I have undergone many wonderful experiences as a musician and educator, through countless encounters with brilliant teachers who formed my entity, and with many accomplished musicians, some of them world - renown. These experiences have formed a priceless dossier of memories.
However, an ongoing experience constitutes one of my most cherished facets of existence, let alone memories.
Over the years, the hundreds of students I have shared my time with average out to about twelve years of sharing per student, and one of the most engrossing realities in my role as a teacher is that I now have a number of students who are, and have long been, more than students in my life. Allow me to explain:
There are, among those who visit me each week, five adult men, each a professional in something other than music, who have been with me , as described below:
1. A brilliant and much respected engineer, who in 1975, walked into the college I was teaching at, requesting piano lessons, which have been going on ever since.
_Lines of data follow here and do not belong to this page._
<file path="config.mk">
export PLATFORM = sky130hd
export DESIGN_NAME = fmult_accum_flat
export DESIGN_NICKNAME = d
export VERILOG_FILES = /design/src/rtl/fmult_accum_pkg.sv /design/src/rtl/fmult_accum_if.sv /design/src/rtl/fmult_accum_fmult.sv /design/src/rtl/fmult_accum.sv /design/src/flat_wrapper.sv
export SDC_FILE = /design/constraint.sdc
export NUM_CORES = 1
export LEC_CHECK = 0
export CORE_MARGIN = 3
export CORE_UTILIZATION = 29
export DETAILED_ROUTE_END_ITERATION = 10
export PLACE_DENSITY = 0.5
export SYNTH_ARGS = -nofsm -noshare
export SYNTH_HDL_FRONTEND = slang
export SYNTH_HIERARCHICAL = 1
export SYNTH_SLANG_ARGS = --single-unit
export TNS_END_PERCENT = 30
</file>
<file path="constraint.sdc">
create_clock -name clk -period 28 [get_ports clk]
set_input_delay 7 -clock clk [delete_from_list [all_inputs] [get_ports clk]]
set_output_delay 7 -clock clk [all_outputs]
set_load 0.03 [all_outputs]
</file>
**src/rtl/dbg_trace_buffer_if.sv**
```systemverilog
// Capture/readout bundle for dbg_trace_buffer.
// The master side arms, feeds samples and requests reads. The slave side is the buffer.
interface dbg_trace_buffer_if #(
  parameter int DATA_W = 32,
  parameter int CH     = 3,
  parameter int DEPTH  = 16
);
  localparam int CW = $clog2(DEPTH) + 1;

  logic                 arm;
  logic [1:0]           trig_mode;
  logic [DATA_W-1:0]    trig_val;
  logic [DATA_W-1:0]    trig_mask;
  logic                 trig_ext;
  logic [CW-1:0]        post_cnt;
  logic                 smp_valid;
  logic [CH*DATA_W-1:0] smp_data;
  logic                 rd_req;
  logic                 rd_valid;
  logic [CH*DATA_W-1:0] rd_data;
  logic                 rd_last;
  logic [1:0]           state;
  logic [CW-1:0]        fill_cnt;
  logic                 wrapped;

  modport master (
    output arm, trig_mode, trig_val, trig_mask, trig_ext, post_cnt,
           smp_valid, smp_data, rd_req,
    input  rd_valid, rd_data, rd_last, state, fill_cnt, wrapped
  );

  modport slave (
    input  arm, trig_mode, trig_val, trig_mask, trig_ext, post_cnt,
           smp_valid, smp_data, rd_req,
    output rd_valid, rd_data, rd_last, state, fill_cnt, wrapped
  );
endinterface

```
**src/rtl/dbg_trace_buffer.sv**
```systemverilog
// Circular trace buffer. It captures pre-trigger history and post-trigger samples,
// then plays the capture back oldest-first through a request/valid port.
module dbg_trace_buffer #(
  parameter int DATA_W = 32,
  parameter int CH     = 3,
  parameter int DEPTH  = 16
) (
  input logic               clk,
  input logic               rst,
  dbg_trace_buffer_if.slave bus
);
  localparam int AW = $clog2(DEPTH);
  localparam int CW = AW + 1;
  localparam int SW = CH * DATA_W;
  localparam logic [CW-1:0] DEPTH_C = CW'(DEPTH);
  localparam logic [CW-1:0] ONE_C   = CW'(1);

  typedef enum logic [1:0] {
    IDLE = 2'b00,
    PRE  = 2'b01,
    POST = 2'b10,
    DONE = 2'b11
  } state_t;

  state_t            state_q, state_d;
  logic [SW-1:0]     mem [DEPTH];
  logic [AW-1:0]     wr_ptr, wr_ptr_d, rd_ptr;
  logic [CW-1:0]     fill_cnt, fill_d, post_lat, post_left, rd_left;
  logic              wrapped, rd_valid, rd_last;
  logic [SW-1:0]     rd_data;
  logic [DATA_W-1:0] ch0;
  logic              trig_hit, arm_ok, wr_en, fire, rd_go;

  // A post count of 0 still stores the trigger sample; more than DEPTH cannot be held.
  function automatic logic [CW-1:0] clip_post(input logic [CW-1:0] n);
    if (n == '0)
      return ONE_C;
    if (n > DEPTH_C)
      return DEPTH_C;
    return n;
  endfunction

  assign ch0 = bus.smp_data[DATA_W-1:0];

  always_comb begin
    trig_hit = 1'b0;
    case (bus.trig_mode)
      2'b00:   trig_hit = 1'b1;
      2'b01:   trig_hit = (ch0 == bus.trig_val);
      2'b10:   trig_hit = ((ch0 & bus.trig_mask) == (bus.trig_val & bus.trig_mask));
      default: trig_hit = bus.trig_ext;
    endcase
  end

  assign arm_ok   = bus.arm && (state_q == IDLE || state_q == DONE);
  assign wr_en    = bus.smp_valid && (state_q == PRE || state_q == POST);
  assign fire     = bus.smp_valid && (state_q == PRE) && trig_hit;
  assign rd_go    = (state_q == DONE) && !bus.arm && bus.rd_req && (rd_left != '0);
  assign wr_ptr_d = wr_ptr + AW'(1);
  assign fill_d   = (fill_cnt == DEPTH_C) ? DEPTH_C : fill_cnt + ONE_C;

  always_comb begin
    state_d = state_q;
    case (state_q)
      IDLE: if (bus.arm) state_d = PRE;
      PRE:  if (fire) state_d = (post_lat == ONE_C) ? DONE : POST;
      POST: if (bus.smp_valid && post_left == ONE_C) state_d = DONE;
      DONE: begin
        if (bus.arm)
          state_d = PRE;
        else if (rd_last)
          state_d = IDLE;
      end
      default: state_d = IDLE;
    endcase
  end

  always_ff @(posedge clk or posedge rst) begin
    if (rst)
      state_q <= IDLE;
    else
      state_q <= state_d;
  end

  always_ff @(posedge clk) begin
    if (wr_en)
      mem[wr_ptr] <= bus.smp_data;
  end

  always_ff @(posedge clk or posedge rst) begin
    if (rst) begin
      wr_ptr    <= '0;
      fill_cnt  <= '0;
      post_lat  <= '0;
      post_left <= '0;
      rd_ptr    <= '0;
      rd_left   <= '0;
      rd_valid  <= 1'b0;
      rd_last   <= 1'b0;
      rd_data   <= '0;
      wrapped   <= 1'b0;
    end else begin
      rd_valid <= rd_go;
      rd_last  <= rd_go && (rd_left == ONE_C);
      if (arm_ok) begin
        wr_ptr   <= '0;
        fill_cnt <= '0;
        wrapped  <= 1'b0;
        rd_left  <= '0;
        post_lat <= clip_post(bus.post_cnt);
      end else if (wr_en) begin
        wr_ptr   <= wr_ptr_d;
        fill_cnt <= fill_d;
        if (fill_cnt == DEPTH_C)
          wrapped <= 1'b1;
        if (fire)
          post_left <= post_lat - ONE_C;
        else if (state_q == POST)
          post_left <= post_left - ONE_C;
        // On the closing write, the readout window starts fill entries behind the new write pointer.
        if (state_d == DONE) begin
          rd_ptr  <= wr_ptr_d - fill_d[AW-1:0];
          rd_left <= fill_d;
        end
      end
      if (rd_go) begin
        rd_data <= mem[rd_ptr];
        rd_ptr  <= rd_ptr + AW'(1);
        rd_left <= rd_left - ONE_C;
      end
    end
  end

  assign bus.state    = state_q;
  assign bus.fill_cnt = fill_cnt;
  assign bus.wrapped  = wrapped;
  assign bus.rd_valid = rd_valid;
  assign bus.rd_data  = rd_data;
  assign bus.rd_last  = rd_last;
endmodule
```
**src/flat_wrapper.sv**
```systemverilog
// flat-port wrapper written by rule: the top's interface ports become plain ports
module dbg_trace_buffer_flat 
#(
  parameter int DATA_W = 32,
  parameter int CH     = 3,
  parameter int DEPTH  = 16
)
  (clk, rst, bus_arm, bus_trig_mode, bus_trig_val, bus_trig_mask, bus_trig_ext, bus_post_cnt, bus_smp_valid, bus_smp_data, bus_rd_req, bus_rd_valid, bus_rd_data, bus_rd_last, bus_state, bus_fill_cnt, bus_wrapped);
  dbg_trace_buffer_if #(.DATA_W(DATA_W), .CH(CH), .DEPTH(DEPTH)) bus_i ();
  input logic clk;
  input logic rst;
  input wire logic [$bits(bus_i.arm)-1:0] bus_arm;
  input wire logic [$bits(bus_i.trig_mode)-1:0] bus_trig_mode;
  input wire logic [$bits(bus_i.trig_val)-1:0] bus_trig_val;
  input wire logic [$bits(bus_i.trig_mask)-1:0] bus_trig_mask;
  input wire logic [$bits(bus_i.trig_ext)-1:0] bus_trig_ext;
  input wire logic [$bits(bus_i.post_cnt)-1:0] bus_post_cnt;
  input wire logic [$bits(bus_i.smp_valid)-1:0] bus_smp_valid;
  input wire logic [$bits(bus_i.smp_data)-1:0] bus_smp_data;
  input wire logic [$bits(bus_i.rd_req)-1:0] bus_rd_req;
  output wire logic [$bits(bus_i.rd_valid)-1:0] bus_rd_valid;
  output wire logic [$bits(bus_i.rd_data)-1:0] bus_rd_data;
  output wire logic [$bits(bus_i.rd_last)-1:0] bus_rd_last;
  output wire logic [$bits(bus_i.state)-1:0] bus_state;
  output wire logic [$bits(bus_i.fill_cnt)-1:0] bus_fill_cnt;
  output wire logic [$bits(bus_i.wrapped)-1:0] bus_wrapped;
  assign bus_i.arm = bus_arm;
  assign bus_i.trig_mode = bus_trig_mode;
  assign bus_i.trig_val = bus_trig_val;
  assign bus_i.trig_mask = bus_trig_mask;
  assign bus_i.trig_ext = bus_trig_ext;
  assign bus_i.post_cnt = bus_post_cnt;
  assign bus_i.smp_valid = bus_smp_valid;
  assign bus_i.smp_data = bus_smp_data;
  assign bus_i.rd_req = bus_rd_req;
  assign bus_rd_valid = bus_i.rd_valid;
  assign bus_rd_data = bus_i.rd_data;
  assign bus_rd_last = bus_i.rd_last;
  assign bus_state = bus_i.state;
  assign bus_fill_cnt = bus_i.fill_cnt;
  assign bus_wrapped = bus_i.wrapped;
  dbg_trace_buffer #(.DATA_W(DATA_W), .CH(CH), .DEPTH(DEPTH)) u_core (.clk(clk), .rst(rst), .bus(bus_i));
endmodule
```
2. A sophomore at Harvard, who took piano and music theory with me at that point in time,
for additional credits. He is now in his mid - forties, is CEO of his own corporation, and sees me each Tuesday.
3.His daughter started with me; then he followed her onto my path, and has been with me for about eleven years. A brilliant intellect and successful in his field, he shares with me many prized moments of music and discussion about our world.
4.An acknowledged entity in his field, this man followed his son into my studio directly after his young man, who took lessons with me, went off to college.
5. An expert in the medical insurance field, and well recognized for his expertise as a professional working for the state we both live in, waited for a short period after his daughter, who took lessons with me, went off to Notre Dame - he then pounced onto my schedule in her slot, and has been with me for, I can only guess, about twelve to fifteen years.
I can only approximate; however, I come up with a total of approximately ninety years of being with these gentlemen, who are now a world more meaningful to my consciousness than mere students. They have become an intrinsic way of life for me. I have suggested to them more than once that they are no longer taking "lessons" with me; rather, they share "sessions."
I cannot reason as to why this experience exists. I can only continue to relish in this mini-miracle, and tell you that the growth I have seen is unique, in that the usual amount of time someone in my position can be witness to growth is a handful of years, usually around four, if one sees the student during his or her college tenure. In my experiences dealing with these dear friends, which they have become, I have seen musical growth for the number of years they have shared with me, which makes for a truly unique perspective on growth.
I have illimitable gratitude for these experiences, and invite any fellow educators to share with me any similar happenings in their careers.